| About this exercise |
Using the records below, quote only the span that opens with the line containing "dest_q <= sel_dest;" and closes with the line containing "The count of cells resized by post-cts repair was", exactly and inclusively.

| Provided data |

==> config.mk <==
export PLATFORM = sky130hd
export DESIGN_NAME = noc_output_allocator
export DESIGN_NICKNAME = d
export VERILOG_FILES = /design/src/rtl/noc_output_allocator.sv
export SDC_FILE = /design/constraint.sdc
export NUM_CORES = 1
export LEC_CHECK = 0
export CAP_MARGIN = 0
export CORE_AREA = 3 3 319 321
export CTS_BUF_LIST = sky130_fd_sc_hd__clkbuf_8
export CTS_CLUSTER_DIAMETER = 200
export DETAILED_ROUTE_END_ITERATION = 10
export DIE_AREA = 0 0 322 324
export GPL_ROUTABILITY_DRIVEN = 0
export PLACE_DENSITY = 0.35
export SETUP_SLACK_MARGIN = 0.5
export SLEW_MARGIN = 30
export SYNTH_ARGS = -nofsm -noshare
export SYNTH_HDL_FRONTEND = slang
export SYNTH_SLANG_ARGS = --single-unit
==> constraint.sdc <==
create_clock -name clk_noc -period 11.16 [get_ports clk_noc]
set_clock_uncertainty 0.1 [all_clocks]
set_input_delay 2.79 -clock clk_noc [delete_from_list [all_inputs] [get_ports clk_noc]]
set_output_delay 2.79 -clock clk_noc [all_outputs]
set_load 0.005 [all_outputs]
==> src/rtl/noc_output_allocator.sv <==
// Output-port allocator: round-robin arbitration with wormhole lock, downstream
// credit tracking, and a registered link stage for the granted flit.
module noc_output_allocator #(
    parameter int NUM_INPUTS        = 5,
    parameter int FLIT_WIDTH        = 128,
    parameter int DEST_WIDTH        = 6,
    parameter int FLIT_BUFFER_DEPTH = 4,
    parameter int CNT_W             = $clog2(FLIT_BUFFER_DEPTH + 1)
) (
    input  logic                             clk_noc,
    input  logic                             rst_n,
    input  logic [NUM_INPUTS-1:0]            req,
    input  logic [NUM_INPUTS*FLIT_WIDTH-1:0] req_data,
    input  logic [NUM_INPUTS*DEST_WIDTH-1:0] req_dest,
    input  logic [NUM_INPUTS-1:0]            req_is_tail,
    output logic [NUM_INPUTS-1:0]            grant,
    output logic [FLIT_WIDTH-1:0]            data_out,
    output logic [DEST_WIDTH-1:0]            dest_out,
    output logic                             is_tail_out,
    output logic                             send_out,
    input  logic                             credit_in,
    output logic [CNT_W-1:0]                 credit_count,
    output logic                             locked,
    output logic                             credit_overflow
);

    localparam int IDX_W = (NUM_INPUTS > 1) ? $clog2(NUM_INPUTS) : 1;
    localparam logic [IDX_W-1:0] LAST_IDX   = IDX_W'(NUM_INPUTS - 1);
    localparam logic [CNT_W-1:0] CREDIT_MAX = CNT_W'(FLIT_BUFFER_DEPTH);

    typedef enum logic {IDLE = 1'b0, LOCKED = 1'b1} state_e;

    state_e           state_q, state_d;
    logic [IDX_W-1:0] owner_q, owner_d;
    logic [IDX_W-1:0] rr_ptr_q, rr_ptr_d;
    logic [CNT_W-1:0] credit_q, credit_d;
    logic             overflow_q, overflow_d;

    logic                  send_q;
    logic [FLIT_WIDTH-1:0] data_q;
    logic [DEST_WIDTH-1:0] dest_q;
    logic                  tail_q;

    logic                  hi_found, lo_found;
    logic [IDX_W-1:0]      hi_idx, lo_idx, sel_idx;
    logic                  sel_valid, grant_en;
    logic [FLIT_WIDTH-1:0] sel_data;
    logic [DEST_WIDTH-1:0] sel_dest;
    logic                  sel_tail;

    // Round-robin search split into two passes: requesters at or above
    // rr_ptr take priority, otherwise the lowest index wraps around.
    always_comb begin
        hi_found = 1'b0;
        lo_found = 1'b0;
        hi_idx   = '0;
        lo_idx   = '0;
        for (int i = NUM_INPUTS - 1; i >= 0; i--) begin
            if (req[i]) begin
                lo_found = 1'b1;
                lo_idx   = IDX_W'(i);
                if (IDX_W'(i) >= rr_ptr_q) begin
                    hi_found = 1'b1;
                    hi_idx   = IDX_W'(i);
                end
            end
        end
        if (state_q == LOCKED) begin
            sel_idx   = owner_q;
            sel_valid = req[owner_q];
        end else if (hi_found) begin
            sel_idx   = hi_idx;
            sel_valid = 1'b1;
        end else begin
            sel_idx   = lo_idx;
            sel_valid = lo_found;
        end
        grant_en = sel_valid && (credit_q != '0);
    end

    always_comb begin
        grant    = '0;
        sel_data = '0;
        sel_dest = '0;
        sel_tail = 1'b0;
        for (int i = 0; i < NUM_INPUTS; i++) begin
            if (grant_en && (sel_idx == IDX_W'(i))) begin
                grant[i] = 1'b1;
                sel_data = req_data[i*FLIT_WIDTH +: FLIT_WIDTH];
                sel_dest = req_dest[i*DEST_WIDTH +: DEST_WIDTH];
                sel_tail = req_is_tail[i];
            end
        end
    end

    always_comb begin
        state_d    = state_q;
        owner_d    = owner_q;
        rr_ptr_d   = rr_ptr_q;
        credit_d   = credit_q;
        overflow_d = overflow_q;
        if (grant_en) begin
            if (sel_tail) begin
                state_d  = IDLE;
                rr_ptr_d = (sel_idx == LAST_IDX) ? '0 : sel_idx + IDX_W'(1);
            end else if (state_q == IDLE) begin
                state_d = LOCKED;
                owner_d = sel_idx;
            end
        end
        // A returned credit and a sent flit in the same cycle cancel out.
        if (grant_en && !credit_in) begin
            credit_d = credit_q - CNT_W'(1);
        end else if (!grant_en && credit_in) begin
            if (credit_q == CREDIT_MAX) begin
                overflow_d = 1'b1;
            end else begin
                credit_d = credit_q + CNT_W'(1);
            end
        end
    end

    always_ff @(posedge clk_noc or negedge rst_n) begin
        if (!rst_n) begin
            state_q    <= IDLE;
            owner_q    <= '0;
            rr_ptr_q   <= '0;
            credit_q   <= CREDIT_MAX;
            overflow_q <= 1'b0;
        end else begin
            state_q    <= state_d;
            owner_q    <= owner_d;
            rr_ptr_q   <= rr_ptr_d;
            credit_q   <= credit_d;
            overflow_q <= overflow_d;
        end
    end

    always_ff @(posedge clk_noc or negedge rst_n) begin
        if (!rst_n) begin
            send_q <= 1'b0;
            data_q <= '0;
            dest_q <= '0;
            tail_q <= 1'b0;
        end else begin
            send_q <= grant_en;
            if (grant_en) begin
                data_q <= sel_data;
                dest_q <= sel_dest;
                tail_q <= sel_tail;
            end
        end
    end

    assign data_out        = data_q;
    assign dest_out        = dest_q;
    assign is_tail_out     = tail_q;
    assign send_out        = send_q;
    assign credit_count    = credit_q;
    assign locked          = (state_q == LOCKED);
    assign credit_overflow = overflow_q;

endmodule

==> run summary, run 1 <==
The type of the most critical hold path was reg2reg. Post-detailed-placement cell area: 0.0216 mm^2. The later pin in the worst-skew pair is clocked with a latency of 0.59 ns. The logs give 124 mm for the global-route wire length before repair and 90.0 mm for the total detailed-routing wirelength. In this run, placement finished with an instance count of 3497. In the routed design, unresolved DRC markers number 0. The core footprint is 0.0996 mm^2. The critical path is of the in2out type.

The share of flip-flops with an asynchronous set or reset after synthesis was 1.00; the static leakage power was 7.84 nW. Synthesis inferred 147 register bits. The Yosys step of the flow raised 0 warnings. The combined area of all synthesized cells is 0.0122 mm^2, and the combined global-route utilization of all metal layers is 0.164.

The count of cells resized by post-cts repair was 0; the length of the first detailed-routing pass in iterations was 5. Data on the critical path arrives at its endpoint at 6.27 ns. Setup slack on the worst reg-to-reg path comes out at 5.88 ns. The net total in the final layout is 2910, and the share of post-route cells with drive strength above 1 is 0.0646.

The launching element type of the critical path was an input port. The logs give 0.287 for the met2 track demand over resource in global routing and 0 for the count of final max-slew check failures. The logs give 97 for the pin count of the biggest net entering global routing and 1526 for the post-synthesis instance total. The count of final hold-check violations is 0, and the highest clock rate is 0.109 GHz. For this design, the sink count on the clock tree is 147. After clock tree synthesis, the clock-pin slew on the worst setup and hold paths is 0.10 ns.

The number of buffer cells added on primary ports was 828. The worst hold path terminates at credit_overflow. The finished cells cover 0.0220 mm^2. The number of global-route vias before repair is 16300, and the average instance area after synthesis is 7.96 um^2. Met1 track demand over resource in global routing: 0.191. The worst setup path is captured at an output pin.

For the final routed database, the setup TNS stands at 0 ns. After floorplanning, the core was divided into 116 placement rows. The part of the Yosys area used for sequential elements is 0.303.

When the netlist entered floorplanning its net count stood at 2217. The clock buffer count from CTS is 17. Using the TritonRoute via totals, the vias-per-cell ratio works out to 4.41.

The most frequently used flop master after synthesis is sky130_fd_sc_hd__dfrtp_1. The number of distinct library cells after synthesis was 61; the number of enable flip-flop cells after synthesis was 0. The total overflow left after global routing is 0. The power density normalized to cell area came out at 307 mW/mm^2.

The worst register-to-register path begins at rr_ptr_q[2]. In this run the count of I/O pins placed on the die edge is 829. The share of the clock period used by the worst path was 0.821.

The end of the worst register-to-register path is rr_ptr_q[2]. The number of DRC markers after the initial detailed-route iteration was 781; the area growth from synthesis to final layout was 81.0%. The number of antenna violations at the first check in global routing is 20. The layout has 11000 filler cells. Across the VDD grid, the largest voltage drop is 0.254 mV.

The number of cells on the worst reg-to-reg path is 13. The vertical die dimension came out at 324 um. Setup violations remaining at the end of the flow were counted as 0. The worst slew margin relative to its limit came out at 0.350.

Setup repair after global routing left no endpoint under its margin. The layer carrying the most global-route usage was met2. The logs give 0.398 ns for the worst hold slack and 0.221 for the final design utilization.

The worst hold path begins at credit_overflow. Dividing the detail-routed wire length by the instance count gives 25.4 um. The worst-case clock buffer depth came out at 2. The count of cells in the finished layout, fillers not included, comes to 3543. The floorplan step set the die width to 322 um. At the pin with the least slew margin, the transition time is 0.974 ns.

The multi-input combinational cells in the finished layout cover a total of 0.00769 mm^2. The run gives 0.122 as the effective utilization at floorplan. The worst path in the final design needs a cycle of 9.16 ns, including I/O delays and setup. The die covers 0.104 mm^2. The run gives 0 as the total of max-cap violations.

The number of hold-repair buffers added at the cts stage came out at 0. The run gives 0.00368 mm^2 as the sequential cell area in the final layout. The run gives 0 as the number of buffers inserted by post-CTS setup repair.

TritonCTS built the clock tree. The run finished with clean final reports. The number of instances on the worst hold path is 1. The tools report the cell at the root of the clock tree as sky130_fd_sc_hd__clkbuf_8. In this run the remaining antenna-violating nets after routing total 0. The tools report the deepest level of the CTS H-tree as 4.

The peak fanout along the critical path works out to 12. The run gives 15600 as the via count. The global routing met3 resource utilization is 0.0458.

Detailed placement ended at an HPWL of 66.5 mm. At the worst endpoint, the required time is 8.27 ns.
-- where the power goes --
| group | internal (mW) | switching (mW) | total [mW] |
|---|---|---|---|
| clock | 0.202 | 0.268 | 0.470 |
| sequential | 0.799 | 0.176 | 0.976 |
| combinational | 2.09 | 3.22 | 5.31 |
| total | 3.09 | 3.67 | 6.75 |
-- through the flow --
| step | power [mW] | worst slack [ns] |
|---|---|---|
| floorplan | 4.20 | 3.18 |
| global placement | 6.37 | 2.05 |
| detailed placement | 6.39 | 2.00 |
| CTS | 6.90 | 1.99 |
| global route | 7.33 | 1.81 |
| finish | 6.75 | 2.00 |
-- metal layers --
metal	wire (um)	vias up
li1	-	7153
met1	35700	7761
met2	45500	623
met3	6340	79
met4	2380	6
met5	35	-
-- critical path, stage by stage --
cell and delay (ns):
sky130_fd_sc_hd__clkdlybuf4s50_1 0.65, sky130_fd_sc_hd__nor2b_2 0.11, sky130_fd_sc_hd__a211oi_4 0.44, sky130_fd_sc_hd__o32ai_1 0.19, sky130_fd_sc_hd__mux2_2 0.35, sky130_fd_sc_hd__inv_1 0.17, sky130_fd_sc_hd__ha_4 0.15, sky130_fd_sc_hd__inv_1 0.08
sky130_fd_sc_hd__a2111o_2 0.51, sky130_fd_sc_hd__nor2_1 0.18, sky130_fd_sc_hd__clkdlybuf4s50_1 0.64
-- registers in the layout (all words and copies together) (netlist names) --
register         flops
credit_count         3
data_out           128
owner_q              3
credit_overflow      1
dest_out             6
is_tail_out          1
rr_ptr_q             3
send_out             1
locked               1
-- final cells by class --
class,count,share of cell area
antenna,15,0.00171
clock buffer,19,0.0119
clock inverter,11,0.00455
inverter,17,0.00290
multi-input combinational,1181,0.350
sequential,147,0.167
tap,1298,0.0738
timing repair buffer,855,0.388
-- cells by family after synthesis --
family	count (synthesis)	synth area share
DFF	147	0.303
muxes	2	0.00278
and+or+nand+nor	444	0.199
adders and majority gates	8	0.00885
buffers and inverters	198	0.0719
xor gates and xnor gates	1	0.000721
AOI/OAI and AO/OA	726	0.414
-- worst max path at each step --
stage               slack [ns]  cells after the start  endpoint    from
global placement          2.05                     11  grant[4]  req[3]
floorplan                 3.18                     10  grant[3]  req[3]
global route              1.81                     11  grant[4]  req[3]
finish                    2.00                     11  grant[4]  req[3]
CTS                       1.99                     11  grant[4]  req[3]
detailed placement        2.00                     11  grant[4]  req[3]
-- cells in the final DEF, fill, tap and decap left out, types with 10 or more instances in the layout --
cell type                         instances
sky130_fd_sc_hd__clkdlybuf4s50_1        827
sky130_fd_sc_hd__buf_4                   21
sky130_fd_sc_hd__a21oi_1                408
sky130_fd_sc_hd__o31ai_2                 70
sky130_fd_sc_hd__inv_1                   23
sky130_fd_sc_hd__nand2_1                 10
sky130_fd_sc_hd__dfrtp_1                146
sky130_fd_sc_hd__o31ai_1                 65
sky130_fd_sc_hd__nand3b_1               135
sky130_fd_sc_hd__clkbuf_8                19
sky130_fd_sc_hd__diode_2                 15
sky130_fd_sc_hd__a2bb2oi_1              133
sky130_fd_sc_hd__nand3_1                135
sky130_fd_sc_hd__nor2_1                 142
-- cell usage after synthesis, types with 4 or more instances --
master,count,area (um^2)
sky130_fd_sc_hd__o31ai_1,65,488
sky130_fd_sc_hd__dfrtp_1,146,3650
sky130_fd_sc_hd__o31ai_2,70,876
sky130_fd_sc_hd__clkbuf_1,91,342
sky130_fd_sc_hd__nand2_1,10,37.5
sky130_fd_sc_hd__nand3_1,135,676
sky130_fd_sc_hd__a21oi_1,408,2040
sky130_fd_sc_hd__o311ai_0,4,35.0
sky130_fd_sc_hd__buf_6,9,101
sky130_fd_sc_hd__buf_2,50,250
sky130_fd_sc_hd__o21ai_0,5,25.0
sky130_fd_sc_hd__nor2_1,142,533
sky130_fd_sc_hd__buf_1,31,116
sky130_fd_sc_hd__ha_1,7,87.6
sky130_fd_sc_hd__a2bb2oi_1,133,1160
sky130_fd_sc_hd__nand3b_1,135,1010
sky130_fd_sc_hd__nor3_1,5,25.0
sky130_fd_sc_hd__inv_1,17,63.8
sky130_fd_sc_hd__a21o_1,6,45.0
Power figures use the tool's default switching activity.
==> run 2, diff against run 1 <==
--- a/config.mk
+++ b/config.mk
@@ -6,13 +6,13 @@
 export NUM_CORES = 1
 export LEC_CHECK = 0
 export CAP_MARGIN = 0
-export CORE_AREA = 3 3 319 321
+export CORE_AREA = 3 3 317 319
 export CTS_BUF_LIST = sky130_fd_sc_hd__clkbuf_8
 export CTS_CLUSTER_DIAMETER = 200
 export DETAILED_ROUTE_END_ITERATION = 10
-export DIE_AREA = 0 0 322 324
+export DIE_AREA = 0 0 320 322
 export GPL_ROUTABILITY_DRIVEN = 0
-export PLACE_DENSITY = 0.35
+export PLACE_DENSITY = 0.37
 export SETUP_SLACK_MARGIN = 0.5
 export SLEW_MARGIN = 30
 export SYNTH_ARGS = -nofsm -noshare
==> constraint.sdc (replaced) <==
create_clock -name clk_noc -period 8.35 [get_ports clk_noc]
set_clock_uncertainty 0.1 [all_clocks]
set_input_delay 2.0875 -clock clk_noc [delete_from_list [all_inputs] [get_ports clk_noc]]
set_output_delay 2.0875 -clock clk_noc [all_outputs]
set_load 0.005 [all_outputs]
==> run 2 against run 1 <==
Effect of this change:
- utilization grew 0.39 points
- flip-flop and latch count is the same
- combinational power grew 33%
- count of clock-buffer cells in the layout grew 2
- hold slack lost 0.0097 ns
- largest power group unchanged
- critical path type unchanged
- first-iteration DRC count grew 8.1%
- total power grew 34%
- sequential share of layout area is essentially flat
- design area grew 0.28%
- sequential power grew 31%
- critical path depth is the same
- non-clock buffer count shrank 1
==> run summary, run 2 (synthesis gave the netlist of run 1 again) <==
Post-CTS timing repair inserted 0 buffers for setup. The area growth from synthesis to final layout is 81.5%. The number of hold-repair buffers added at the cts stage was 0; the maximum resistive drop on vdd was 0.329 mV. The tools report the number of placed I/O pins as 829. Worst slew margin relative to its limit: 0.356.

The worst setup path is of the in2out kind. The number of global-route vias before repair came out at 16100. Before antenna repair, the detailed router went through 5 iterations.

The cell at the root of the clock tree was sky130_fd_sc_hd__clkbuf_8. The worst setup path startpoint was req[3]. The run gives 0 as the count of final max-slew check failures. The run gives 141 as the pin count of the biggest net entering global routing.

For the pin with the worst max-slew slack, the measured transition is 0.967 ns. The logs give 2909 for the net total in the final layout and 0.0981 mm^2 for the core footprint. The total detailed-routing wirelength was 87.2 mm; the static leakage power was 7.87 nW. The number of setup violations in the final report was 0; the share of post-route cells with drive strength above 1 was 0.0663. The die is 322 um tall.

For the clock latency at the later pin of the worst-skew pair, the log shows 0.61 ns. For this block, the via count after detailed routing is 15500. The type of the most critical hold path is reg2reg.

The endpoint identified for the worst register-to-register timing path is data_out[40]. The run finished with clean final reports. Setup repair after global routing left no endpoint under its margin.

The width of the die is 320 um. For the effective utilization at floorplan, the log shows 0.124. The register with the most flip-flops in the layout has 128 of them.

The worst setup path is launched from an input port. In the layout the commonest cells are sky130_fd_sc_hd__clkdlybuf4s50_1, sky130_fd_sc_hd__a21oi_1, sky130_fd_sc_hd__dfrtp_1, sky130_fd_sc_hd__nor2_1. The most common library cell in the layout ignoring fill and taps was sky130_fd_sc_hd__clkdlybuf4s50_1. The detail route stage leaves a number of antenna-violating nets equal to 0. The logs give 3.41 ns for the worst-case register-to-register setup slack and 0 for the count of unresolved DRC violations after routing.

Number of antenna violations at the first check in global routing: 15. Global routing finished with a remaining overflow of 0. The run gives 0 as the count of final hold-check violations. The run gives 0.162 as the combined global-route utilization of all metal layers.

The logs give 0.225 for the final design utilization and 64.7 mm for the detailed placement HPWL. In this run the core area contains 115 standard-cell rows. In this run the critical register-to-register path is launched from rr_ptr_q[2].

The peak fanout along the critical path works out to 7. Across the run, the number of max-cap violations was 0. The number of cells on the worst reg-to-reg path was 12. For the worst setup path, the data required time is 6.16 ns. The detail-routed via count per cell works out to 4.40. Average wire per cell in the routed design: 24.7 um.

The highest clock rate was 0.131 GHz; the minimum clock period was 7.63 ns. In this run the power density over the cells is 411 mW/mm^2. The H-tree was split into 4 levels. The global-route wire length before repair came out at 122 mm.

Following the worst setup path forward leads to its endpoint at grant[4]. The tools report the number of DRC markers after the initial detailed-route iteration as 844. TritonCTS built the clock tree. The die area is 0.103 mm^2. In the final timing run, aggregate negative setup slack is 0 ns. The worst-case clock buffer depth is 2.

STA classifies the critical path endpoint as an output pin. Clock-pin slew was measured on the worst setup and hold paths at 0.10 ns. At the worst endpoint, the arrival time is 5.44 ns.

The number of buffer cells added on primary ports is 828, and the count of cells resized by post-cts repair is 0. The share of the clock period used by the worst path was 0.913. The clock buffer count from CTS was 17. Counting every sink on the clock net gives 147.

| Output of the task |
                dest_q <= sel_dest;
                tail_q <= sel_tail;
            end
        end
    end

    assign data_out        = data_q;
    assign dest_out        = dest_q;
    assign is_tail_out     = tail_q;
    assign send_out        = send_q;
    assign credit_count    = credit_q;
    assign locked          = (state_q == LOCKED);
    assign credit_overflow = overflow_q;

endmodule

==> run summary, run 1 <==
The type of the most critical hold path was reg2reg. Post-detailed-placement cell area: 0.0216 mm^2. The later pin in the worst-skew pair is clocked with a latency of 0.59 ns. The logs give 124 mm for the global-route wire length before repair and 90.0 mm for the total detailed-routing wirelength. In this run, placement finished with an instance count of 3497. In the routed design, unresolved DRC markers number 0. The core footprint is 0.0996 mm^2. The critical path is of the in2out type.

The share of flip-flops with an asynchronous set or reset after synthesis was 1.00; the static leakage power was 7.84 nW. Synthesis inferred 147 register bits. The Yosys step of the flow raised 0 warnings. The combined area of all synthesized cells is 0.0122 mm^2, and the combined global-route utilization of all metal layers is 0.164.

The count of cells resized by post-cts repair was 0; the length of the first detailed-routing pass in iterations was 5. Data on the critical path arrives at its endpoint at 6.27 ns. Setup slack on the worst reg-to-reg path comes out at 5.88 ns. The net total in the final layout is 2910, and the share of post-route cells with drive strength above 1 is 0.0646.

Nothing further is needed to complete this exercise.